Sochi, Russia may be the centre of the world's attention at the moment.
But of all the fans cheering on the Olympic athletes, some of the most vocal may be right here in Winnipeg.
Junior high students at Winnipeg's Stanley Knowles School caught the Olympic fever when their teachers surprised them Friday morning with a huge TV screen broadcasting the stunning opening ceremonies.
They were ready, though - they'd all been encouraged to wear red and white, the colours of Canada's uniforms at the winter games.
Some even sported Team Canada gear.
The CBC's Meagan Fiddler said the students were screaming with excitement and then went "absolutely crazy" as the Canadian team entered the Fisht Stadium, and for the Philippines' team, as well.
Chants of "Go, Canada, go!" broke out.
Student Joshua Pagtalulan said the experience was over the top. "Oh man! The room went crazy," he said. "I went absolutely insane. It's an amazing feeling. I felt my heart beating really fast. I felt like goose bumps!"
Raina Ignacia, a grade eight student, said the feeling was infectious.
"It's really amazing to see Canada there," she shouted over the cheering. "It's like I'm a part of it too!"
Teacher is former Olympic athlete
For one of the school's teachers, a former Olympian herself, it was a new way of looking at the games.
Sandy Maskiw played softball with Team Canada in the Sydney Olympics in 2000.
Maskiw said watching the Olympics with her students brought everyone together, under the banner of one country.
"We're constantly trying to celebrate everybody's own cultures and this is the time that we take all those cultures together and become Canadians."
Maskiw said her message to the students is, go for it.
"You just never know, she said. "You stick with things and go after your dreams."
Student Alyssa Esperanzanta said the kids look up to Maskiw.

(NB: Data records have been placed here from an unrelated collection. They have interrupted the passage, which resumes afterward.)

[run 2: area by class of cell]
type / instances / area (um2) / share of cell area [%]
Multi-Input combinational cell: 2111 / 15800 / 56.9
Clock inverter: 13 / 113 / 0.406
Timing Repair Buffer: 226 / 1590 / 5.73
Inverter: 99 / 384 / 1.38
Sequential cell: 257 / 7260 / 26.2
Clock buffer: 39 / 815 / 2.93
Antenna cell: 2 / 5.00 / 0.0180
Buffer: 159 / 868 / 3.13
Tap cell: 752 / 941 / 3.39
[config.mk]
export PLATFORM = sky130hd
export DESIGN_NAME = swfw_back
export DESIGN_NICKNAME = d
export VERILOG_FILES = /design/src/swfw_pkg.sv /design/src/swfw_back.sv
export SDC_FILE = /design/constraint.sdc
export NUM_CORES = 1
export LEC_CHECK = 0
export BUFFER_PORTS_ARGS = -buffer_cell sky130_fd_sc_hd__buf_2
export CAP_MARGIN = 25
export CORE_MARGIN = 4
export CORE_UTILIZATION = 35
export CTS_CLUSTER_SIZE = 24
export DETAILED_ROUTE_END_ITERATION = 16
export PLACE_DENSITY = 0.68
export SLEW_MARGIN = 25
export SYNTH_ARGS = -nofsm -noshare
export SYNTH_HDL_FRONTEND = slang
export SYNTH_SLANG_ARGS = --single-unit
[constraint.sdc]
create_clock -name clk -period 4.9 [get_ports clk]
set_input_delay 0.245 -clock clk [delete_from_list [all_inputs] [get_ports clk]]
set_output_delay 0.245 -clock clk [all_outputs]
set_load 0.01 [all_outputs]
[src/swfw_pkg.sv]
package swfw_pkg;

  // Sine table length and frame buffer address range
  localparam int WAVE_LEN = 255;
  localparam logic [16:0] ADDR_MAX = 17'h1FFFF;

  // Depth of the queue between front and back, in pixels
  localparam int QUEUE_DEPTH = 2;
  localparam int QUEUE_PTR_W = (QUEUE_DEPTH > 1) ? $clog2(QUEUE_DEPTH) : 1;
  localparam int QUEUE_CNT_W = $clog2(QUEUE_DEPTH + 1);

  // Configuration register indexes
  typedef enum logic [1:0] {
    REG_PHASE_STEP   = 2'd0,
    REG_SCALE        = 2'd1,
    REG_CURVE_FACTOR = 2'd2,
    REG_ROW_PITCH    = 2'd3
  } cfg_reg_t;

  typedef struct packed {
    logic [7:0] phase_step;
    logic [2:0] scale;
    logic [2:0] curve_factor;
    logic [9:0] row_pitch;
  } cfg_t;

  // One pixel's erase and draw, as handed from front to back
  typedef struct packed {
    logic [16:0] erase_address;
    logic        erase_outside;
    logic [16:0] draw_address;
    logic        draw_outside;
    logic [7:0]  color;
  } pair_t;

  typedef enum logic [2:0] {
    FS_CLEAR,
    FS_IDLE,
    FS_INDEX,
    FS_MULT,
    FS_PUSH
  } front_state_t;

  // trunc(sin(i*4pi/255)*6+30)
  localparam logic [5:0] WAVE_ROM [0:WAVE_LEN-1] = '{
    6'd30, 6'd30, 6'd30, 6'd30, 6'd31, 6'd31, 6'd31, 6'd32, 6'd32, 6'd32,
    6'd32, 6'd33, 6'd33, 6'd33, 6'd33,
    6'd34, 6'd34, 6'd34, 6'd34, 6'd34,
    6'd35, 6'd35, 6'd35, 6'd35, 6'd35, 6'd35, 6'd35, 6'd35, 6'd35, 6'd35,
    6'd35, 6'd35,
    6'd35, 6'd35, 6'd35, 6'd35, 6'd35, 6'd35, 6'd35, 6'd35, 6'd35, 6'd35,
    6'd35, 6'd35,
    6'd34, 6'd34, 6'd34, 6'd34, 6'd34, 6'd33, 6'd33, 6'd33, 6'd33, 6'd33,
    6'd32, 6'd32, 6'd32,
    6'd31, 6'd31, 6'd31, 6'd31, 6'd30, 6'd30, 6'd30,
    6'd29, 6'd29, 6'd29, 6'd29, 6'd28, 6'd28, 6'd28, 6'd27, 6'd27, 6'd27,
    6'd27, 6'd26, 6'd26, 6'd26, 6'd26,
    6'd25, 6'd25, 6'd25, 6'd25, 6'd25,
    6'd24, 6'd24, 6'd24, 6'd24, 6'd24, 6'd24, 6'd24, 6'd24, 6'd24, 6'd24,
    6'd24, 6'd24,
    6'd24, 6'd24, 6'd24, 6'd24, 6'd24, 6'd24, 6'd24, 6'd24, 6'd24, 6'd24,
    6'd24, 6'd24,
    6'd25, 6'd25, 6'd25, 6'd25, 6'd25, 6'd26, 6'd26, 6'd26, 6'd26, 6'd27,
    6'd27, 6'd27, 6'd27,
    6'd28, 6'd28, 6'd28, 6'd28, 6'd29, 6'd29, 6'd29,
    6'd30, 6'd30, 6'd30, 6'd31, 6'd31, 6'd31, 6'd31, 6'd32, 6'd32, 6'd32,
    6'd32, 6'd33, 6'd33, 6'd33, 6'd33,
    6'd34, 6'd34, 6'd34, 6'd34, 6'd34,
    6'd35, 6'd35, 6'd35, 6'd35, 6'd35, 6'd35, 6'd35, 6'd35, 6'd35, 6'd35,
    6'd35, 6'd35,
    6'd35, 6'd35, 6'd35, 6'd35, 6'd35, 6'd35, 6'd35, 6'd35, 6'd35, 6'd35,
    6'd35, 6'd35,
    6'd34, 6'd34, 6'd34, 6'd34, 6'd34, 6'd33, 6'd33, 6'd33, 6'd33, 6'd32,
    6'd32, 6'd32, 6'd32,
    6'd31, 6'd31, 6'd31, 6'd30, 6'd30, 6'd30, 6'd30,
    6'd29, 6'd29, 6'd29, 6'd28, 6'd28, 6'd28, 6'd28, 6'd27, 6'd27, 6'd27,
    6'd26, 6'd26, 6'd26, 6'd26, 6'd26,
    6'd25, 6'd25, 6'd25, 6'd25, 6'd25,
    6'd24, 6'd24, 6'd24, 6'd24, 6'd24, 6'd24, 6'd24, 6'd24, 6'd24, 6'd24,
    6'd24, 6'd24,
    6'd24, 6'd24, 6'd24, 6'd24, 6'd24, 6'd24, 6'd24, 6'd24, 6'd24, 6'd24,
    6'd24, 6'd24,
    6'd25, 6'd25, 6'd25, 6'd25, 6'd25, 6'd26, 6'd26, 6'd26, 6'd26, 6'd27,
    6'd27, 6'd27, 6'd27,
    6'd28, 6'd28, 6'd28, 6'd29, 6'd29, 6'd29
  };

endpackage

[src/swfw_back.sv]
module swfw_back import swfw_pkg::*; (
  input  logic        clk,
  input  logic        rst,
  input  logic        pop_valid,
  output logic        pop_ready,
  input  pair_t       pop_data,
  output logic        out_valid,
  input  logic        out_ready,
  output logic [16:0] write_address,
  output logic [7:0]  write_data,
  output logic        outside,
  output logic        last
);

  // sel low: erase next, sel high: draw next
  logic sel;
  logic load;

  always_comb begin
    load      = pop_valid && (!out_valid || out_ready);
    pop_ready = load && sel;
  end

  // Output register control
  always_ff @(posedge clk) begin
    if (rst) begin
      out_valid <= 1'b0;
      sel       <= 1'b0;
    end else begin
      if (load) begin
        out_valid <= 1'b1;
        sel       <= !sel;
      end else if (out_ready) begin
        out_valid <= 1'b0;
      end
    end
  end

  // Load erase, then draw, from the queue head
  always_ff @(posedge clk) begin
    if (load) begin
      if (sel) begin
        write_address <= pop_data.draw_address;
        write_data    <= pop_data.color;
        outside       <= pop_data.draw_outside;
        last          <= 1'b1;
      end else begin
        write_address <= pop_data.erase_address;
        write_data    <= '0;
        outside       <= pop_data.erase_outside;
        last          <= 1'b0;
      end
    end
  end

`ifndef SYNTHESIS
  a_erase_then_draw: assert property (@(posedge clk) disable iff (rst)
    load && !sel |=> sel && out_valid && !last)
    else $error("erase word not loaded ahead of draw");

  a_draw_pops: assert property (@(posedge clk) disable iff (rst)
    load && sel |=> !sel && out_valid && last)
    else $error("draw word not loaded with its pop");

  a_draw_zero_free: assert property (@(posedge clk) disable iff (rst)
    out_valid && !last |-> write_data == '0)
    else $error("erase word carries data");
`endif

endmodule

Word-level counts from Yosys, hierarchy flattened
Index checks and enable logic that the tools add are counted.
- add/subtract/negate cells: 0
- multiply operators: 0
- div/mod/pow operators: 0
- order comparisons: 0
- equal/unequal tests: 0
- shift-type cells: 0
- multiplexer cells: 5
- bitwise operators: 0
- reductions and logical operators: 6
- operator list (cell ; number):
    $mux 17 ; 1
    $mux 1 ; 4
    $logic_and 1x1->1 ; 2
    $logic_not 1->1 ; 2
    $reduce_bool 2->1 ; 1
    $logic_or 1x1->1 ; 1
- flip-flop bits (word level): 29
- latch bits: 0
- bits in writable memories: 0
- memory bits (read-only): 0
- bits of input ports: 48
- output and inout port bits: 29
- logic and storage cells: 17
- memories kept: 0

Depth between registers and ports, before layout
- depth in word-level cells: 4
- depth in mapped cells: 3
- depth with buffers taken out: 3

Worst setup path after synthesis
OpenSTA, ideal clock, no wires.
- path kind: reg-to-output
- from: register out_valid
- to: output pop_ready
- arrival time: 1.509 ns
- required time: 4.655 ns
- setup slack: 3.146 ns
- stages on the path, launching flop included: 3
- path buffers: 0
- path through: dfxtp_1 -> a21boi_2 -> and2_1
- cells in the longest elaborated chain, start to end: 4
- RTL lines (what ; RTL line ; RTL):
    start: declaration ; swfw_back.sv:7 ; output logic out_valid,
    start signal: assignment ; swfw_back.sv:27 ; out_valid <= 1'b0;
    start signal: assignment ; swfw_back.sv:31 ; out_valid <= 1'b1;
    start signal: assignment ; swfw_back.sv:34 ; out_valid <= 1'b0;
    $logic_not 1->1 ; swfw_back.sv:20 ; load = pop_valid && (!out_valid || out_ready);
    $logic_or 1x1->1 ; swfw_back.sv:20 ;
    $logic_and 1x1->1 ; swfw_back.sv:20 ;
    net load ; swfw_back.sv:17 ; logic load;
    $logic_and 1x1->1 ; swfw_back.sv:21 ; pop_ready = load && sel;
    end: declaration ; swfw_back.sv:5 ; output logic pop_ready,
The timed path passes the listed nets, and every way through them passes these cells.

Worst setup path in the final report
- from: register sel
- to: output pop_ready
- cells in the longest elaborated chain, start to end: 1
- RTL lines (what ; RTL line ; RTL):
    start: declaration ; swfw_back.sv:16 ; logic sel;
    start signal: assignment ; swfw_back.sv:32 ; sel <= !sel;
    $logic_and 1x1->1 ; swfw_back.sv:21 ;
No other way between the ends.

==> impl_metrics.toml <==
[floorplanning]
standard_cell_core_area_mm2 = 0.00336
io-pin-count = 77
starting_density_of_the_core = 0.365
dieHeight_um = 67.3
design.die.area_mm2 = 0.00452
fp.dieW_um = 67.3
number_of_core_rows = 21

[timing]
max_slew_margin = 0.563
fin_crit_sh = 0.340
timing_worst_slew_pin_value_ps = 656
final_max_slew_viol_count = 0
highest_achievable_clock_rate_mhz = 601
post_layout_minimum_cycle_time_ps = 1660
rsz0062_at_grt = "no"
report.final.setup_viol = 0
final_hold_violation_count = 0
fin_skew_ps = 5.51
final.setup.tns_ps = 0

[cells_and_area]
multiInputGateArea_um2 = 338
mostFrequentLayoutCells = "buf_2 (76), edfxtp_1 (27), mux2_4 (10), mux2_2 (9), and2_1 (9)"
nNetsFinal = 195
diodes = 0
drive_gt1_frac = 0.703
seqCellArea_um2 = 852
area_growth_pct = 38.2
final_cell_area_mm2 = 0.00170
final_common_cell = "buf_2"
fillCellCount = 337

[clock_tree]
post-cts-setup-buffers = 0
insertion_delay_ps = 320
tritoncts = "done"
clk_pin_slew_ps = 80
root_driver = "clkbuf_4"
cts-buffers-inserted = 5
cts_max_level = 2
tritoncts_sinks = 29
cts_resized = 0
ctsHoldBuffers = 0
clock_tree.buffer_depth = 2

[yosys]
synth_top_cell_by_area = "edfxtp_1"
synth.ff_latch_count = 29
synth_area_per_cell_um2 = 18.6
netlist_instances = 66
synth.top_cells.by_area = "edfxtp_1 (66%), mux2_4 (12%), mux2_2 (8.2%), and2_1 (4.6%), dfxtp_1 (3.3%)"
synth.yosys.seq_area_share = 0.692
yosys.area.top_type_share = 0.660
synth.cell_area_mm2 = 0.00123
synthesis.yosys.warnings = 0
synth_cell_types = 13
synth.net_count = 114

[place]
dpl.hpwl_um = 1900
place_congestion = 0.726
placed_cell_area_mm2 = 0.00164
place.port_buffers = 76

[global_route]
globalRoute.totalOverflow = 0
track_usage = 0.121
antenna_found_initial = 0
first_global_vias = 901
grt_start_max_net_pins = 31
wire_length_of_the_first_global_routing_pass_um = 3840

[route]
remaining_drc_errors = 0
detail-route-antenna-nets = 0
detail_route.vias_per_cell = 4.38
dr.first_iter.drc_count = 43
detailroute.via_count = 850
post_drt_wl_per_cell_um = 12.6
wirelength_um = 2450
drtPass1Iterations = 2

[setup_path]
reg2reg_slack_ps = 3480
worstPathRequired_ps = 4660
critPathMaxFanout = 30
path_class = "flip-flop to output port"
arrival_time_worst_endpoint_ps = 1420
worst_setup_path_start_kind = "flip-flop"
timing.critical_path.to_type = "output port"

[min_path]
min_path_type = "input port to flip-flop"

[job]
drv.max_cap_violation_count = 0

[pwr]
vdd_ir_drop_max_v = 0.000149
pwr_density_cell_mw_per_mm2 = 315
static-leakage-power_nw = 0.775

[outcome]
status = "completed"
-- synth_stat cells, drive strengths merged --
library cell	number
dfxtp	2
inv	1
edfxtp	27
nor2	2
mux2	19
nor2b	1
buf	3
a21oi	1
a21boi	1
and2	9
-- registers in the layout, indices dropped and copies added (netlist names) --
signal         count
sel                1
out_valid          1
last               1
write_data         8
outside            1
write_address     17
-- report_power, final --
| part | total, mW | switching [mW] | internal (mW) | leakage [nW] |
|---|---|---|---|---|
| Clock | 0.146 | 0.0751 | 0.0707 | 0.0326 |
| Combinational | 0.0816 | 0.0319 | 0.0497 | 0.461 |
| Sequential | 0.308 | 0.0128 | 0.295 | 0.282 |
-- metrics by stage --
step           power [mW]  hold WS (ps)  utilization  setup slack [ps]  cells
2_1_floorplan       0.361           317            -              3150     66
3_3_place_gp        0.394           434        0.487              3120    186
3_5_place_dp        0.398           438        0.487              3450    186
4_1_cts             0.546          84.9        0.505              3180    194
5_1_grt             0.570          78.5        0.505              3090    194
6_report            0.535           108        0.505              3240    194
-- critical path: stages (launching register included) --
cell and delay [ps]:
dfxtp_2 760, and2_1 220, buf_2 120
-- kinds of logic after synthesis --
| family | after synthesis | share of synthesized area |
|---|---|---|
| flops | 29 | 0.692 |
| mux | 19 | 0.205 |
| simple gates | 12 | 0.0570 |
| buf+inv | 4 | 0.0326 |
| compound gates | 2 | 0.0132 |
-- layout make-up --
cell class | count | area share
multi-input cells | 33 | 0.199
repair buffers | 77 | 0.228
well taps | 46 | 0.0339
clock buffers | 8 | 0.0346
flip-flops and latches | 29 | 0.502
inverters | 1 | 0.00221
-- metal layers --
metal	wire length, µm	GRT usage	share of wire	vias up
met5	0	0	0	-
met4	40	0.0532	0.016	0
met3	313	0.0765	0.13	6
met2	1250	0.217	0.51	49
met1	849	0.105	0.35	390
li1	-	-	-	405
-- worst paths after layout --
kind,start,to,depth (start not counted)
min,rst,out_valid,2
min reg2reg,out_valid,out_valid,2
max reg2reg,sel,write_address[2],1
max,sel,pop_ready,2
Note: power is estimated with default switching activity, not from simulation.
<file path="src/swfw_pkg.sv">
package swfw_pkg;

  // Sine table length and frame buffer address range
  localparam int WAVE_LEN = 255;
  localparam logic [16:0] ADDR_MAX = 17'h1FFFF;

  // Depth of the queue between front and back, in pixels
  localparam int QUEUE_DEPTH = 2;
  localparam int QUEUE_PTR_W = (QUEUE_DEPTH > 1) ? $clog2(QUEUE_DEPTH) : 1;
  localparam int QUEUE_CNT_W = $clog2(QUEUE_DEPTH + 1);

  // Configuration register indexes
  typedef enum logic [1:0] {
    REG_PHASE_STEP   = 2'd0,
    REG_SCALE        = 2'd1,
    REG_CURVE_FACTOR = 2'd2,
    REG_ROW_PITCH    = 2'd3
  } cfg_reg_t;

  typedef struct packed {
    logic [7:0] phase_step;
    logic [2:0] scale;
    logic [2:0] curve_factor;
    logic [9:0] row_pitch;
  } cfg_t;

  // One pixel's erase and draw, as handed from front to back
  typedef struct packed {
    logic [16:0] erase_address;
    logic        erase_outside;
    logic [16:0] draw_address;
    logic        draw_outside;
    logic [7:0]  color;
  } pair_t;

  typedef enum logic [2:0] {
    FS_CLEAR,
    FS_IDLE,
    FS_INDEX,
    FS_MULT,
    FS_PUSH
  } front_state_t;

  // trunc(sin(i*4pi/255)*6+30)
  localparam logic [5:0] WAVE_ROM [0:WAVE_LEN-1] = '{
    6'd30, 6'd30, 6'd30, 6'd30, 6'd31, 6'd31, 6'd31, 6'd32, 6'd32, 6'd32,
    6'd32, 6'd33, 6'd33, 6'd33, 6'd33,
    6'd34, 6'd34, 6'd34, 6'd34, 6'd34,
    6'd35, 6'd35, 6'd35, 6'd35, 6'd35, 6'd35, 6'd35, 6'd35, 6'd35, 6'd35,
    6'd35, 6'd35,
    6'd35, 6'd35, 6'd35, 6'd35, 6'd35, 6'd35, 6'd35, 6'd35, 6'd35, 6'd35,
    6'd35, 6'd35,
    6'd34, 6'd34, 6'd34, 6'd34, 6'd34, 6'd33, 6'd33, 6'd33, 6'd33, 6'd33,
    6'd32, 6'd32, 6'd32,
    6'd31, 6'd31, 6'd31, 6'd31, 6'd30, 6'd30, 6'd30,
    6'd29, 6'd29, 6'd29, 6'd29, 6'd28, 6'd28, 6'd28, 6'd27, 6'd27, 6'd27,
    6'd27, 6'd26, 6'd26, 6'd26, 6'd26,
    6'd25, 6'd25, 6'd25, 6'd25, 6'd25,
    6'd24, 6'd24, 6'd24, 6'd24, 6'd24, 6'd24, 6'd24, 6'd24, 6'd24, 6'd24,
    6'd24, 6'd24,
    6'd24, 6'd24, 6'd24, 6'd24, 6'd24, 6'd24, 6'd24, 6'd24, 6'd24, 6'd24,
    6'd24, 6'd24,
    6'd25, 6'd25, 6'd25, 6'd25, 6'd25, 6'd26, 6'd26, 6'd26, 6'd26, 6'd27,
    6'd27, 6'd27, 6'd27,
    6'd28, 6'd28, 6'd28, 6'd28, 6'd29, 6'd29, 6'd29,
    6'd30, 6'd30, 6'd30, 6'd31, 6'd31, 6'd31, 6'd31, 6'd32, 6'd32, 6'd32,
    6'd32, 6'd33, 6'd33, 6'd33, 6'd33,
    6'd34, 6'd34, 6'd34, 6'd34, 6'd34,
    6'd35, 6'd35, 6'd35, 6'd35, 6'd35, 6'd35, 6'd35, 6'd35, 6'd35, 6'd35,
    6'd35, 6'd35,
    6'd35, 6'd35, 6'd35, 6'd35, 6'd35, 6'd35, 6'd35, 6'd35, 6'd35, 6'd35,
    6'd35, 6'd35,
    6'd34, 6'd34, 6'd34, 6'd34, 6'd34, 6'd33, 6'd33, 6'd33, 6'd33, 6'd32,
    6'd32, 6'd32, 6'd32,
    6'd31, 6'd31, 6'd31, 6'd30, 6'd30, 6'd30, 6'd30,
    6'd29, 6'd29, 6'd29, 6'd28, 6'd28, 6'd28, 6'd28, 6'd27, 6'd27, 6'd27,
    6'd26, 6'd26, 6'd26, 6'd26, 6'd26,
    6'd25, 6'd25, 6'd25, 6'd25, 6'd25,
    6'd24, 6'd24, 6'd24, 6'd24, 6'd24, 6'd24, 6'd24, 6'd24, 6'd24, 6'd24,
    6'd24, 6'd24,
    6'd24, 6'd24, 6'd24, 6'd24, 6'd24, 6'd24, 6'd24, 6'd24, 6'd24, 6'd24,
    6'd24, 6'd24,
    6'd25, 6'd25, 6'd25, 6'd25, 6'd25, 6'd26, 6'd26, 6'd26, 6'd26, 6'd27,
    6'd27, 6'd27, 6'd27,
    6'd28, 6'd28, 6'd28, 6'd29, 6'd29, 6'd29
  };

endpackage

</file>
<file path="src/swfw_queue.sv">
module swfw_queue import swfw_pkg::*; (
  input  logic  clk,
  input  logic  rst,
  input  logic  push_valid,
  output logic  push_ready,
  input  pair_t push_data,
  output logic  pop_valid,
  input  logic  pop_ready,
  output pair_t pop_data
);

  pair_t                  entries [QUEUE_DEPTH];
  logic [QUEUE_PTR_W-1:0] wr_ptr, rd_ptr;
  logic [QUEUE_CNT_W-1:0] count;
  logic                   push, pop;

  always_comb begin
    push_ready = count != QUEUE_CNT_W'(QUEUE_DEPTH);
    pop_valid  = count != '0;
    pop_data   = entries[rd_ptr];
    push       = push_valid && push_ready;
    pop        = pop_valid && pop_ready;
  end

  // Advance pointers and fill count
  always_ff @(posedge clk) begin
    if (rst) begin
      wr_ptr <= '0;
      rd_ptr <= '0;
      count  <= '0;
    end else begin
      if (push) begin
        wr_ptr <= (wr_ptr == QUEUE_PTR_W'(QUEUE_DEPTH - 1)) ? '0 : wr_ptr + QUEUE_PTR_W'(1);
      end
      if (pop) begin
        rd_ptr <= (rd_ptr == QUEUE_PTR_W'(QUEUE_DEPTH - 1)) ? '0 : rd_ptr + QUEUE_PTR_W'(1);
      end
      if (push && !pop) begin
        count <= count + QUEUE_CNT_W'(1);
      end else if (pop && !push) begin
        count <= count - QUEUE_CNT_W'(1);
      end
    end
  end

  // Hold the pushed word
  always_ff @(posedge clk) begin
    if (push) begin
      entries[wr_ptr] <= push_data;
    end
  end

`ifndef SYNTHESIS
  a_count_up: assert property (@(posedge clk) disable iff (rst)
    push && !pop |=> count == $past(count) + QUEUE_CNT_W'(1))
    else $error("queue count lost a push");

  a_count_down: assert property (@(posedge clk) disable iff (rst)
    pop && !push |=> count == $past(count) - QUEUE_CNT_W'(1))
    else $error("queue count lost a pop");

  a_count_range: assert property (@(posedge clk) disable iff (rst)
    int'(count) <= QUEUE_DEPTH)
    else $error("queue overfilled");
`endif

endmodule

</file>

"It's just great to know that everyone supports the Olympics and we have our own athlete here too, Miss Maskiw," she said. "I look up to her so much. She's a role model to me."
Games are learning tool
Stanley Knowles' vice principal, Andrea Powell, said the games are a learning tool.
"It's an opportunity to celebrate sport," she said. "It's an opportunity to teach about different events. I think there's a pride, a national pride that comes with Olympics that maybe you don't see every day or with other events."
And it's a chance to learn about new sports. Joshua Pagtalulan said he's looking forward to one event in particular, the biathalon.
"Because I've never seen it and I looked it up," he said. "It's really, really unique as a sport. It's dangerous. I actually can't wait for it."